INFORMATION GIVEN

This design comes from an exercise in tuning for small area on the open sky130 flow, not from production work. RTL that was checked went through simulation tests only; none was proved equivalent to the original. Power and IR drop assume default switching activity.

== amber ==
// flicker_core
module flicker_core (
    input  wire        clk,
    input  wire        rst,           
    input  wire        test_mode,     
    input  wire        ovf,           
    input  wire [31:0] seed_rdata,
    output wire        seed_we,
    output wire [31:0] seed_wdata,
    input  wire        bus_req,
    input  wire        bus_we,
    input  wire [5:0]  bus_addr,
    input  wire [1:0]  bus_size,      
    input  wire [31:0] bus_wdata,
    output reg         bus_ack,
    output wire        bus_err,
    output wire [31:0] bus_rdata,
    output wire [7:0]  duty,
    output reg         duty_we
);
Size: about 910 cells after synthesis, ~150 I/O pins, roughly 9100 sq um of cells after synthesis.
export LEC_CHECK = 0
export CAP_MARGIN = 5
export CORE_MARGIN = 2
export CORE_UTILIZATION = 55
export SLEW_MARGIN = 5
create_clock -name core_clock -period 20.0 [get_ports {clk}]
standard.sh (not shown) runs the stock make flow with config.mk's settings and CLKGATE_MAP_FILE= SYNTH_SCRIPT=/design/flow/synth_recipe.tcl, a recipe that flattens the netlist after the stock synthesis.
==> flow/flow/run.sh <==
#!/bin/bash
# ORFS layout with three changes, each tool's output in a log here:
#  - synthesis maps all logic, adders included, with an area-oriented ABC
#    script (flow/abc_area.script) instead of pre-mapping adder cells;
#    the registers are those of the standard synthesis (dfflibmap runs before ABC);
#  - every port still gets a buffer, of the smallest drive (buf_1);
#  - the clock tree uses small clock buffers and no dummy loads.
set -uo pipefail
HERE=$(pwd)
rm -rf scripts_mod
cp -r "$FLOW_HOME/scripts" scripts_mod
cp flow/abc_area.script scripts_mod/abc_area.script
export BUFFER_PORTS_ARGS="-buffer_cell sky130_fd_sc_hd__buf_1"
export CTS_ARGS="-sink_clustering_enable -repair_clock_nets -dont_use_dummy_load -buf_list sky130_fd_sc_hd__clkbuf_2"
bash standard.sh SCRIPTS_DIR="$HERE/scripts_mod" ABC_AREA=1 ADDER_MAP_FILE= finish > standard_flow.log 2>&1
status=$?
rm -rf scripts_mod
exit $status
==> flow/flow/abc_area.script <==
strash
&get -n
&deepsyn -I 3 -T 150
&put
&get -n
&dch -f
&nf -R 1000 -p -a
&put
amber | stages: all done | timing, DRC, antenna: all pass
[inputs] raven vs amber
- a change of SLEW_MARGIN from 5 to 20
- a change of CORE_UTILIZATION from 55 to 40
- a change of CAP_MARGIN from 5 to 20
- As far as final net count is concerned, amber and raven perform about the same.
- Looking at total chip power, raven sits above amber.
- Looking at amber and raven, the area of the mapped netlist is a wash.
- Comparing raven against amber, there is no change at all in number of antenna cells inserted.
- Sort amber and raven by met1 global-route usage asc -> top: raven
- Changes observed in raven relative to amber: largest fanout on the critical path decreased by 2 relative to the old numbers; final cycle utilization of the critical path roughly the same.
- Final cell area: raven above amber
- Compared amber against raven; synthesized area per cell within noise.
- raven and amber ended up with roughly the same maximum frequency.
- When raven is set beside amber, its final cell count turns out to be 67 larger.

flicker_core, a different RTL version from the one above (not shown whole).
Size in the first run: about 290 flip-flops, roughly 150 I/O pins, roughly 11000 µm² of cells after synthesis.
Design flicker_core, start of the top module:
module flicker_core (
    input  wire        clk,
    input  wire        rst,           
    input  wire        test_mode,     
    input  wire        ovf,           
    input  wire [31:0] seed_rdata,
    output reg         seed_we,
    output wire [31:0] seed_wdata,
    input  wire        bus_req,
    input  wire        bus_we,
    input  wire [5:0]  bus_addr,
    input  wire [1:0]  bus_size,      
    input  wire [31:0] bus_wdata,
    output reg         bus_ack,
    output reg         bus_err,
    output reg  [31:0] bus_rdata,
    output wire [7:0]  duty,
    output reg         duty_we
);
clock: 20.0 ns
lec_check: 0
cap_margin: 20
core_margin: 2
core_utilization: 40
slew_margin: 20
==> flow/flow/run.sh <==
#!/bin/bash
# Standard ORFS layout, with single-drive port buffers and a clock tree of
# small buffers without dummy loads. Each tool's output goes to a log here.
set -uo pipefail
export BUFFER_PORTS_ARGS="-buffer_cell sky130_fd_sc_hd__buf_1"
export CTS_ARGS="-sink_clustering_enable -repair_clock_nets -dont_use_dummy_load -buf_list sky130_fd_sc_hd__clkbuf_4"
bash standard.sh > standard_flow.log 2>&1
status=$?
cp -r orfs/logs orfs_logs 2>/dev/null || true
exit $status
Change:
--- a/flow/flow/run.sh
+++ b/flow/flow/run.sh
@@ -6 +6 @@
-export CTS_ARGS="-sink_clustering_enable -repair_clock_nets -dont_use_dummy_load -buf_list sky130_fd_sc_hd__clkbuf_4"
+export CTS_ARGS="-sink_clustering_enable -repair_clock_nets -dont_use_dummy_load -buf_list sky130_fd_sc_hd__clkbuf_2"
Result: Via count stays flat; routed wire length stays flat; cell count stays flat; utilization drops by 0.69 points; total power falls by a few percent; combinational power hardly moves; sequential power hardly moves; setup slack improves by 0.13 ns; worst hold slack gets worse by 0.046 ns; clock power fell by about a fifth; clock-buffer cell count is unchanged.
No functional check of the RTL was part of any run of this note.

Another version of the RTL of flicker_core (not shown whole).
Size: ~150 I/O pins.
Settings: LEC_CHECK=0, CAP_MARGIN=20, CORE_MARGIN=2, CORE_UTILIZATION=40, SLEW_MARGIN=20; clock period 20.0 ns.
run.sh (not shown) runs the stock make flow with config.mk's settings and CLKGATE_MAP_FILE= SYNTH_SCRIPT=/design/flow/synth_recipe.tcl, a recipe that flattens the netlist after the stock synthesis.
Stock flow here: none of the scripts above is used.
Then changed:
- ABC_AREA: unset -> 1
- The changed run finished with timing, DRC and antenna clean
- via count is higher by 8.1%
- final cell count rises by 14%
- wire length grows by 7.1%
- first-iteration DRC count went up by 8.9%
- worst setup slack gets better by 1.1 ns

Another version of the RTL of flicker_core (not shown whole).
Size: about 900 cells after synthesis, about 240 flip-flops, ~150 I/O pins, about 9600 um2 of cells after synthesis.
Settings: LEC_CHECK=0, CAP_MARGIN=20, CORE_MARGIN=2, CORE_UTILIZATION=40, SLEW_MARGIN=20; clock period 20.0 ns.
standard.sh (not shown) runs the stock make flow with config.mk's settings and CLKGATE_MAP_FILE= SYNTH_SCRIPT=/design/flow/synth_recipe.tcl, a recipe that flattens the netlist after the stock synthesis.
==> flow/flow/run.sh <==
#!/bin/bash
# ORFS layout with three changes, each tool's output in a log here:
#  - synthesis maps logic with an area-oriented ABC script (flow/abc_area.script);
#    the registers are those of the standard synthesis (dfflibmap runs before ABC);
#  - every port still gets a buffer, of the smallest drive (buf_1);
#  - the clock tree uses small clock buffers and no dummy loads.
set -uo pipefail
HERE=$(pwd)
rm -rf scripts_mod
cp -r "$FLOW_HOME/scripts" scripts_mod
cp flow/abc_area.script scripts_mod/abc_area.script
export BUFFER_PORTS_ARGS="-buffer_cell sky130_fd_sc_hd__buf_1"
export CTS_ARGS="-sink_clustering_enable -repair_clock_nets -dont_use_dummy_load -buf_list sky130_fd_sc_hd__clkbuf_2"
bash standard.sh SCRIPTS_DIR="$HERE/scripts_mod" ABC_AREA=1 finish > standard_flow.log 2>&1
status=$?
rm -rf scripts_mod
exit $status
==> flow/flow/abc_area.script <==
strash
&get -n
&deepsyn -T 60
&put
&get -n
&dch -f
&nf -R 1000 -p -a
&put
The first run passed the timing, design-rule and antenna checks.
Edit:
--- a/flow/flow/run.sh
+++ b/flow/flow/run.sh
@@ -2,3 +2,4 @@
 # ORFS layout with three changes, each tool's output in a log here:
-#  - synthesis maps logic with an area-oriented ABC script (flow/abc_area.script);
+#  - synthesis maps all logic, adders included, with an area-oriented ABC
+#    script (flow/abc_area.script) instead of pre-mapping adder cells;
 #    the registers are those of the standard synthesis (dfflibmap runs before ABC);
@@ -13,3 +14,3 @@
 export CTS_ARGS="-sink_clustering_enable -repair_clock_nets -dont_use_dummy_load -buf_list sky130_fd_sc_hd__clkbuf_2"
-bash standard.sh SCRIPTS_DIR="$HERE/scripts_mod" ABC_AREA=1 finish > standard_flow.log 2>&1
+bash standard.sh SCRIPTS_DIR="$HERE/scripts_mod" ABC_AREA=1 ADDER_MAP_FILE= finish > standard_flow.log 2>&1
 status=$?
==> flow/flow/abc_area.script (replaced) <==
strash
&get -n
&deepsyn -I 3 -T 150
&put
&get -n
&dch -f
&nf -R 1000 -p -a
&put
Effect: The new run went through all stages and came out clean; cell count falls by a few percent; routed wire length came out higher slightly; combinational power drops by a quarter to a third; flip-flop and latch count stays the same; total power came out lower by a little under a tenth; cell area goes down by a few percent.

-- afterwards: timing with drivers on the ports --
In the flow no input, the clock included, has a driving cell. The finished layouts below were timed again as built, in two steps.
Step 1 sets driving cells, clkbuf_16 on the clock port and buf_2 on the other inputs (assumed; they add their load-dependent delay and slew).
Step 2 also shifts input and output timing later by t, the mid clock arrival at the registers, as if the neighbouring blocks saw the same clock.
Three values: ideal, step 1, step 2; two values: the first two.
run	shift t [ns]	slack for setup (ns)	slew at the worst register clock pin (ns)
amber	0.774	10.386 / 10.363 / 10.363	0.11 / 0.11
raven	0.785	10.402 / 10.381 / 10.381	0.11 / 0.11
the first run of note 2	0.690	10.284 / 10.300 / 9.610	0.07 / 0.07
the second run of note 2	0.826	10.409 / 10.429 / 9.603	0.10 / 0.10
the first run of note 3	0.587	12.544 / 12.561 / 11.974	0.07 / 0.07
the second run of note 3	0.598	13.600 / 13.625 / 13.027	0.07 / 0.07
the first run of note 4	0.826	10.144 / 10.108 / 9.781	0.11 / 0.11
the second run of note 4	0.787	10.528 / 10.505 / 10.505	0.11 / 0.11
After both steps setup and hold are still met in every run listed. The setup slack of the second run of note 2, which loses most, moves by +0.020 ns with the drivers and by -0.806 ns with both steps.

WHAT IS EXPECTED
Exactly as they appear, retype the lines from the start of the records through the line containing "export LEC_CHECK = 0".

TASK RESULT
This design comes from an exercise in tuning for small area on the open sky130 flow, not from production work. RTL that was checked went through simulation tests only; none was proved equivalent to the original. Power and IR drop assume default switching activity.

== amber ==
// flicker_core
module flicker_core (
    input  wire        clk,
    input  wire        rst,           
    input  wire        test_mode,     
    input  wire        ovf,           
    input  wire [31:0] seed_rdata,
    output wire        seed_we,
    output wire [31:0] seed_wdata,
    input  wire        bus_req,
    input  wire        bus_we,
    input  wire [5:0]  bus_addr,
    input  wire [1:0]  bus_size,      
    input  wire [31:0] bus_wdata,
    output reg         bus_ack,
    output wire        bus_err,
    output wire [31:0] bus_rdata,
    output wire [7:0]  duty,
    output reg         duty_we
);
Size: about 910 cells after synthesis, ~150 I/O pins, roughly 9100 sq um of cells after synthesis.
export LEC_CHECK = 0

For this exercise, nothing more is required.